My bad, i've kinda just spurted a lot of information without making it coherent

the TLDR is that my ISP will sell my traffic & data, my account is associated with my flat and my real information, so im trying to avoid using a static account, even if I add another MAC address to my account they will still associate the traffic with my real info

Correct :slight_smile:

1 Like

Well, since you use Tailscale, not sure how much "traffic & data" they're getting. But OK.

I noticed one last thing:

Not sure what this solves - except providing more traffic and data.

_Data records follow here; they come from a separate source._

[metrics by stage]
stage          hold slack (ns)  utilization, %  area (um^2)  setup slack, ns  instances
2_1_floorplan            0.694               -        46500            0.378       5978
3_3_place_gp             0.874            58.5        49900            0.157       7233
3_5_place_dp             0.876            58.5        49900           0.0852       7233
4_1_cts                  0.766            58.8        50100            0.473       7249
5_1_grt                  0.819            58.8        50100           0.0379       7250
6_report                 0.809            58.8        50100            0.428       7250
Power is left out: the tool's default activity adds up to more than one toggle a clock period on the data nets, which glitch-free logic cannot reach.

If your problem is solved, please consider marking this topic as [Solved]. See How to mark a topic as [Solved] for a short how-to.
Thanks! :slight_smile:

Alright, thanks for your help
OpenWRT has good defaults by the looks of it, so I wont really need to be doing much configuration, you eased my paranoid haha

1 Like

Do you always use another MAC, when you use the captive portal? On the other hand, when they associate the wall jack with your flat (i.e. switch 3 port 5 is flat 12) then they will always know from where the traffic originates.

1 Like

I mentioned this as well.

If they ever needed to identify the flat (and open the :door: :police_car: , it would take seconds.

The user wouldn't notice until :police_officer:

(Unplug each flat one-by-one until the traffic stops.)

1 Like

Adding OpenVPN or IPSEC within the OpenWrt router should prevent ISP eavesdropping, and depending on how (or where) you interface with tailscale, it would most likely be redundant either way - agreed. I suppose it depends how paranoid the privacy should be. If I were stuck in such a scenario I would configure a VPN connection from the OpenWrt router to a WAN-based VPS (the VPN server endpoint). From the VPS end you could possibly bridge to your tailscale account. A bit excessive, and if you are concerned about hiding the MAC address(s) associated with your account from some sort of captive portal then none of this will work. Overall, VPNs are the way to go when masking your network traffic.

1 Like

Im not doing anything illegal haha, in their ToS it said that they share personal data with 3rd parties & it reserves the right to store and analyses traffic

1 Like

Just be sure the hardware/software you are suing is controlled and operated by you and you only. Maintain data encryption (e.g., VPN) and ensure your browser is properly configured (e.g., hardened) and you should be good.

Running Tailscale is good solution but where is your Tailscale Exit Node to the Internet?

To achieve your privacy goals the Tailscale Exit Node would need to be at another location. It would need to be at a trusted location(friend/relative), alternatively you could use the integrated Tailscale Mullvad Exit Node.